Effect of dopamine receptor 1 on apoptosis of cultured neonatal rat cardiomyocytes in simulated ischaemia/reperfusion

Abstract

Dopamine receptors exist in many tissues, including rat cardiac tissue. However, the physiological importance of dopamine receptors in the homeostatic regulation of cardiac function is unclear. In this study, a model of ischaemia/reperfusion was established by culturing primary neonatal rat cardiomyocytes in ischaemia-mimetic solution for 2 hr, followed by incubation in normal culture medium for 24 hr. Lactate dehydrogenase activity, superoxide dismutase activity and malondialdehyde content were determined colorimetrically with a spectrophotometer. Apoptotic cell death was assayed by 3-(4,5-dimethylthiazol-2-yl)-2,5-diphenyltetrazolium bromide assay, terminal deoxynucleotidyl transferase-mediated dUTP-biotin nick end labelling staining and flow cytometry, and morphological alterations were observed with transmission electron microscopy. The intracellular free calcium concentration ([Ca2+]i) was measured by confocal laser scanning microscopy. Finally, the expression of dopamine receptor 1 (DR1), caspase-3, -8 and -9, Fas, Fas ligand and Bcl-2 and the release of cytochrome c were analysed by Western blot. The results showed that DR1 expression was increased markedly during ischaemia/reperfusion.

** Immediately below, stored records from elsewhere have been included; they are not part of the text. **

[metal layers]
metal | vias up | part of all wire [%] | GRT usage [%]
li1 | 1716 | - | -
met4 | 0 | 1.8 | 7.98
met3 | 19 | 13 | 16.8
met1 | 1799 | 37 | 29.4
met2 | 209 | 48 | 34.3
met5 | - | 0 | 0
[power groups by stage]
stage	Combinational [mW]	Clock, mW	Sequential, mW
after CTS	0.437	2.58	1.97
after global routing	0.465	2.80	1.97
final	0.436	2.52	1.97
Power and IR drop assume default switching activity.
==> /design/flow/design.v <==
module lfsr_6bit(
   input logic		  clk,
   output logic [5:0] lfsr = 6'b111111);
   always @(posedge clk) begin
	  lfsr[0] <= lfsr[0] ^ lfsr[5];
	  lfsr[1] <= lfsr[0];
	  lfsr[2] <= lfsr[1];
	  lfsr[3] <= lfsr[2];
	  lfsr[4] <= lfsr[3];
	  lfsr[5] <= lfsr[4];
   end
endmodule  
(*top*)
module lfsr_for_tangnano20k(
    input logic 	   clk,
	output logic [5:0] led);
   reg [23:0]		   cnt;
   wire 			   clk_reduced;
   always @(posedge clk)
	 cnt <= cnt + 1;
   assign clk_reduced = cnt[22];
   lfsr_6bit lfsr(.clk(clk_reduced), .lfsr(led));
endmodule
==> /design/flow/run.sh <==
#!/bin/bash
# OpenROAD 26Q1-2900-gdf79404cd8, Yosys 0.63+post, stock flow scripts
make -C /OpenROAD-flow-scripts/flow DESIGN_CONFIG=/design/flow/config.mk WORK_HOME=/design/flow/orfs finish
==> /design/flow/config.mk <==
export PLATFORM = sky130hd
export DESIGN_NAME = lfsr_for_tangnano20k
export DESIGN_NICKNAME = lfsr_for_tangnano20k
export VERILOG_FILES = /design/flow/design.v
export SDC_FILE = /design/flow/constraint.sdc
export NUM_CORES = 4
export LEC_CHECK = 1
export CORE_AREA = 10 10 106 106
export DIE_AREA = 0 0 116 116
==> /design/flow/constraint.sdc <==
current_design lfsr_for_tangnano20k

set clk_period 5.4
set clk_io_pct 0.2

create_clock -name clk0 -period $clk_period [get_ports {clk}]

set non_clock_inputs [all_inputs -no_clocks]
set_input_delay [expr $clk_period * $clk_io_pct] -clock clk0 $non_clock_inputs
set_output_delay [expr $clk_period * $clk_io_pct] -clock clk0 [all_outputs]
==> impl_metrics.env <==
# implementation run metrics
export IMPL_run_status="finished, final reports clean"
export IMPL_post_drt_wl_per_cell_um=6.69
export IMPL_maxSlewHeadroom_pct=77.7
export IMPL_worst_path_most_repeated_cell="sky130_fd_sc_hd__nand4_1"
export IMPL_antenna_found_initial=0
export IMPL_detailedRoute_firstPassIterationCount=3
export IMPL_post_cts_resize_count=0
export IMPL_num_io_pins=7
export IMPL_grt_setup_unrepaired="false"
export IMPL_yosysChipArea_um2=1030
export IMPL_post_route_min_period_ns=1.43
export IMPL_slowest_stage="sky130_fd_sc_hd__dfxtp_1"
export IMPL_yosys_area_top_type="sky130_fd_sc_hd__dfxtp_1"
export IMPL_count_of_unclocked_register_or_latch_pins=6
export IMPL_fin_crit_sh_pct=26.4
export IMPL_worst_setup_path_startpoint="cnt[0]"
export IMPL_timing_hold_worst_start="cnt[0]"
export IMPL_count_of_flip_flops_with_a_built_in_enable_after_synthesis=0
export IMPL_viasPerCell=2.90
export IMPL_actual_transition_at_the_worst_max_transition_pin_ns=0.332
export IMPL_grt_max_degree=13
export IMPL_die_h_um=116
export IMPL_via_count=607
export IMPL_fmax_mhz=702
export IMPL_netlist_area_um2=1030
export IMPL_untimed_endpoints=12
export IMPL_ratio_of_cells_with_drive_above_1_in_the_final_layout_pct=9.90
export IMPL_via_count_of_the_first_global_routing_pass=577
export IMPL_final_setup_viol_count=0
export IMPL_wirelength_um=1400
export IMPL_synth_avg_cell_area_um2=11.3
export IMPL_cts_tree="done"
export IMPL_buffers_added_on_ports=6
export IMPL_number_of_hold_repair_buffers_added_at_the_cts_stage=0
export IMPL_synth_seq_share_pct=56.3
export IMPL_warnings=25
export IMPL_worst_path_largest_cell_delay_ns=0.37
export IMPL_rows=34
export IMPL_r2r_worst_path_cells=5
export IMPL_yosysMostFrequentCell="sky130_fd_sc_hd__dfxtp_1"
export IMPL_grt_first_pass_wirelength_um=2450
export IMPL_synth_ff_latch_count=29
export IMPL_drv_slew=0
export IMPL_number_of_antenna_diodes=0
export IMPL_post_synth_most_frequent_cells="29 x sky130_fd_sc_hd__dfxtp_1, 16 x sky130_fd_sc_hd__xnor2_1, 7 x sky130_fd_sc_hd__nand3_1"
export IMPL_yosys_most_used_dff="sky130_fd_sc_hd__dfxtp_1"
export IMPL_crit_arrival_ns=1.58
export IMPL_hp_class="flip-flop to flip-flop"
export IMPL_end_kind="flip-flop"
export IMPL_drt_antenna_violating_nets=0
export IMPL_post_synth_main_area_contributors="sky130_fd_sc_hd__dfxtp_1 56%, sky130_fd_sc_hd__xnor2_1 14%, sky130_fd_sc_hd__xor2_1 5.1%, sky130_fd_sc_hd__nand4_1 3.6%, sky130_fd_sc_hd__nand3_1 3.4%"
export IMPL_timing_critical_path_required_ns=5.55
export IMPL_synth_async_sr_flop_share_pct=0
export IMPL_floorplan_initialDensity_pct=11.7
export IMPL_path_cells="ha_1, nand4_1, nor2_4, nand4_1, xnor2_1"
export IMPL_core_area_um2=8850
export IMPL_chipWidth_um=116
export IMPL_leakage_nw=0.416
export IMPL_cts_buffers_inserted=3
export IMPL_cts_clk_slew_worst_paths_ns=0.08
export IMPL_cts_htree_levels=1
export IMPL_hold_path_cell_count=1
export IMPL_area_grow_syn2layout_pct=23.3
export IMPL_fill_cells=993
export IMPL_gp_congestion=0.711
export IMPL_finish_utilization_pct=14.4
export IMPL_drt_drc_violations_left=0
export IMPL_worst_clk_skew_ns=0.00287
export IMPL_overall_global_routing_resource_usage_pct=2.14
export IMPL_vdd_drop_max_mv=0.146
export IMPL_drt_iter0_markers=28
export IMPL_report_final_hold_viol_count=0
export IMPL_cts_buffer_depth=2
export IMPL_postSynthCellCount=91
export IMPL_ys_types=19
export IMPL_dieArea_um2=13500
export IMPL_cts_root_buf="sky130_fd_sc_hd__clkbuf_8"
export IMPL_tns_ns=0
export IMPL_timing_setup_critical_path_class="flip-flop to flip-flop"
export IMPL_critPathMaxFanout=7
export IMPL_cellPowerDensity_nw_per_um2=215
export IMPL_total_number_of_yosys_warnings=2
export IMPL_hpwlAfterDp_um=1050
export IMPL_synth_stat_cells=91
export IMPL_rr_startpoint="cnt[0]"
export IMPL_max_cap_violations=0
export IMPL_setup_worst_path_start_class="flip-flop"
export IMPL_top_area_share_pct=56.3
export IMPL_cts_setup_buffers=0
export IMPL_clock_latency_ns=0.26
export IMPL_gr_total_overflow=0
## metrics by stage
| step | hold WS [ns] | power, mW | area, µm² | setup WS, ns | cells |
|---|---|---|---|---|---|
| after floorplan | 0.383 | 0.173 | 1030 | 4.10 | 91 |
| after global placement | 0.392 | 0.173 | 1230 | 4.01 | 205 |
| after detailed placement | 0.397 | 0.173 | 1230 | 4.00 | 205 |
| after CTS | 0.421 | 0.277 | 1270 | 3.97 | 209 |
| after global routing | 0.448 | 0.285 | 1270 | 3.86 | 209 |
| final | 0.416 | 0.273 | 1270 | 3.97 | 209 |
## critical path, delay by kind of cell, from the launching register on
kind,cells,cell delay (ns)
simple gates,3,0.58
flops,1,0.37
fa+ha+maj,1,0.22
xor+xnor,1,0.14
## flip-flops by register name (all words and copies together) (netlist names)
| signal | flops |
|---|---|
| cnt | 23 |
| lfsr.lfsr | 6 |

Treatment with 10 μM SKF-38393 (DR1 agonist) significantly increased lactate dehydrogenase activity, decreased superoxide dismutase activity and increased malondialdehyde content in the culture medium. The DR1 agonist promoted the release of cytochrome c, accumulation of [Ca 2+]i, and apoptosis induced by ischaemia/reperfusion. Furthermore, SKF-38393 up-regulated the expression of caspase-3, -8 and -9, Fas and Fas ligand, and down-regulated Bcl-2 expression. In contrast, 10 μM SCH-23390 (DR1 antagonist) had no significant effects on the above indicators. In conclusion, DR1 activation is involved in the apoptosis of cultured neonatal rat cardiomyocytes in simulated ischaemia/reperfusion through the mitochondrial and death receptor pathways. © 2008 The Authors.